What makes Playing Catch Fun: a Teaching Metaphor
Although I don't drive a truck or dispatch them, my professional work for the decade or so as been primarily focused on delivery systems. In my case, educational delivery systems. The core of the work I have been doing has been working on instructional development in both technology infusion as well as the basic skills of planning and instructional decision making. From what I have seen, and experienced, delivery systems are mostly what we have been focusing on in the past several decades.

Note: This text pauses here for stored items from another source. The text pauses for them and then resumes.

**src/rtl/arb_pkg.sv**
```systemverilog
// Shared types and constants for the memory-port arbiter.
package arb_pkg;

    // Arbiter FSM states.
    typedef enum logic [1:0] {
        ST_IDLE = 2'd0,
        ST_ADDR = 2'd1,
        ST_WAIT = 2'd2
    } arb_state_t;

    // Owner of the transaction currently on the bus.
    localparam logic GNT_IF  = 1'b0;
    localparam logic GNT_MEM = 1'b1;

endpackage : arb_pkg

```
**src/rtl/arb_select.sv**
```systemverilog
// Winner selection between fetch and load/store, with a streak counter
// that bounds how many data grants may pass a waiting fetch.
module arb_select
    import arb_pkg::*;
#(
    parameter int MAX_DATA_STREAK = 4
) (
    input  logic clk,
    input  logic rst,
    input  logic if_valid,
    input  logic mem_valid,
    input  logic accept,
    output logic grant,
    output logic if_ready,
    output logic mem_ready
);

    localparam int SW = $clog2(MAX_DATA_STREAK + 1);
    localparam logic [SW-1:0] STREAK_MAX = SW'(MAX_DATA_STREAK);

    logic [SW-1:0] streak;

    // Pick the winner: data first unless a waiting fetch has been passed too often.
    always_comb begin
        // NOTE: every output gets a default first so no path leaves one unassigned (no latch).
        grant     = GNT_IF;
        if_ready  = 1'b0;
        mem_ready = 1'b0;
        if (mem_valid && (!if_valid || streak != STREAK_MAX)) begin
            grant = GNT_MEM;
        end
        if (accept) begin
            if_ready  = if_valid  && (grant == GNT_IF);
            mem_ready = mem_valid && (grant == GNT_MEM);
        end
    end

    // Count data grants made while a fetch was waiting; a fetch grant clears it.
    always_ff @(posedge clk) begin
        if (rst) begin
            streak <= '0;
        end else if (if_ready) begin
            streak <= '0;
        end else if (mem_ready && if_valid && streak != STREAK_MAX) begin
            streak <= streak + 1'b1;
        end
    end

endmodule : arb_select

```
**src/rtl/mem_port_arbiter.sv**
```systemverilog
// Shares one valid/ready memory port between instruction fetch and the
// load/store path: one outstanding transaction, response routed to its owner.
module mem_port_arbiter
    import arb_pkg::*;
#(
    parameter int ADDR_W          = 64,
    parameter int DATA_W          = 64,
    parameter int MAX_DATA_STREAK = 4
) (
    input  logic                clk,
    input  logic                rst,
    // instruction fetch
    input  logic                if_req_valid,
    input  logic [ADDR_W-1:0]   if_req_addr,
    output logic                if_req_ready,
    output logic                if_resp_valid,
    output logic [DATA_W-1:0]   if_resp_data,
    // load/store
    input  logic                mem_req_valid,
    input  logic [ADDR_W-1:0]   mem_req_addr,
    input  logic                mem_req_wen,
    input  logic [DATA_W-1:0]   mem_req_wdata,
    input  logic [DATA_W/8-1:0] mem_req_wmask,
    output logic                mem_req_ready,
    output logic                mem_resp_valid,
    output logic [DATA_W-1:0]   mem_resp_data,
    // memory bus
    output logic                bus_req_valid,
    output logic [ADDR_W-1:0]   bus_req_addr,
    output logic                bus_req_wen,
    output logic [DATA_W-1:0]   bus_req_wdata,
    output logic [DATA_W/8-1:0] bus_req_wmask,
    input  logic                bus_req_ready,
    input  logic                bus_resp_valid,
    input  logic [DATA_W-1:0]   bus_resp_data,
    output logic                busy
);

    arb_state_t state, state_nx;
    logic       grant;
    logic       sel_grant;
    logic       accept;
    logic       take;
    logic       resp_fire;

    // Requests are only offered in IDLE; readies stay low while reset is applied.
    assign accept = (state == ST_IDLE) && !rst;
    assign take   = if_req_ready || mem_req_ready;

    arb_select #(
        .MAX_DATA_STREAK (MAX_DATA_STREAK)
    ) u_select (
        .clk       (clk),
        .rst       (rst),
        .if_valid  (if_req_valid),
        .mem_valid (mem_req_valid),
        .accept    (accept),
        .grant     (sel_grant),
        .if_ready  (if_req_ready),
        .mem_ready (mem_req_ready)
    );

    // Next-state logic: IDLE -> ADDR on accept, ADDR -> WAIT on bus ready, WAIT -> IDLE on response.
    always_comb begin
        state_nx = state;
        unique case (state)
            ST_IDLE: if (take)           state_nx = ST_ADDR;
            ST_ADDR: if (bus_req_ready)  state_nx = ST_WAIT;
            ST_WAIT: if (bus_resp_valid) state_nx = ST_IDLE;
            default:                     state_nx = ST_IDLE;
        endcase
    end

    // State register.
    always_ff @(posedge clk) begin
        // NOTE: sequential state uses non-blocking assignment so all flops update together.
        if (rst) state <= ST_IDLE;
        else     state <= state_nx;
    end

    // Capture the winning request in the accept cycle and hold it until the next accept.
    always_ff @(posedge clk) begin
        if (rst) begin
            grant         <= GNT_IF;
            bus_req_addr  <= '0;
            bus_req_wen   <= 1'b0;
            bus_req_wdata <= '0;
            bus_req_wmask <= '0;
        end else if (take) begin
            grant <= sel_grant;
            if (mem_req_ready) begin
                bus_req_addr  <= mem_req_addr;
                bus_req_wen   <= mem_req_wen;
                bus_req_wdata <= mem_req_wdata;
                bus_req_wmask <= mem_req_wmask;
            end else begin
                bus_req_addr  <= if_req_addr;
                bus_req_wen   <= 1'b0;
                bus_req_wdata <= '0;
                bus_req_wmask <= '0;
            end
        end
    end

    // Route a response to its owner; responses outside WAIT are dropped.
    always_comb begin
        resp_fire      = (state == ST_WAIT) && bus_resp_valid;
        if_resp_valid  = resp_fire && (grant == GNT_IF);
        mem_resp_valid = resp_fire && (grant == GNT_MEM);
        if_resp_data   = if_resp_valid  ? bus_resp_data : '0;
        mem_resp_data  = mem_resp_valid ? bus_resp_data : '0;
    end

    assign bus_req_valid = (state == ST_ADDR);
    assign busy          = (state != ST_IDLE);

endmodule : mem_port_arbiter

```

It reminded me of how I really loved playing catch with my (now) adult son. While I mostly looked forward to the opportunities, I cannot say that I always enjoyed it. Frankly, though he picked up skills quite rapidly, there were just too many missed catches and errant throws. You might say I had a teacher's enjoyment of playing with him, instructing and extolling his progress while I dourly trudged down the street to fetch a ball that had been launched at an angle that even Brooks Robinson himself could not have overcome.
Then there was a brief period where we had about the same skill level (he may have been about the age I was when I found out that I had no baseball player hope) but just as I was more capable than him before that, he became much more capable than me. Although we continued to play catch, Ben adjusted his abilities (slowing down his throws) to accommodate my diminishing reflexes and his superior ability. I'm sure he still loves playing catch with me though I suspect he does not always enjoy it.
To extend the metaphor, as professional educators we have really been focusing on developing our throwing. My experience tells me that we have seen many great improvements on the teacher side, but not quite so much on the learner side. Somehow we have gotten the message that the better we throw, the better they'll want to catch, and then, of course, the better they'll return the ball right to us. The reality has resulted in the same outcome as was behaviorally produced by the oft repeated just teach better myth explored in an earlier post. Teaching better simply isn't enough: you must also learn classroom management skills and teach self-management which are part and parcel of the highly evolved teacher's skills.
As educators we must have as much an impact on the recipient as we have on the shipping, but if we just expect it to happen as a result of better delivery itself, it never will. What I recall with my son was not just playing catch, nor even helping him play better and improve his physical skills. We also worked on focus, concentration, self-regulation, persistence again and again and again and again. I like to think that some of this seeped in, and even spread to other areas of concern, like school.
There is no question we need to make sure our instructional delivery system is as strong as we can make them but isn't it about time we started teaching these success skills too? Face it folks, no matter how good UPS is at getting the stuff you ordered to your doorstep, if someone does't get home eventually to take it in, all that really great stuff is just going to rot out there, right out there on your own porch.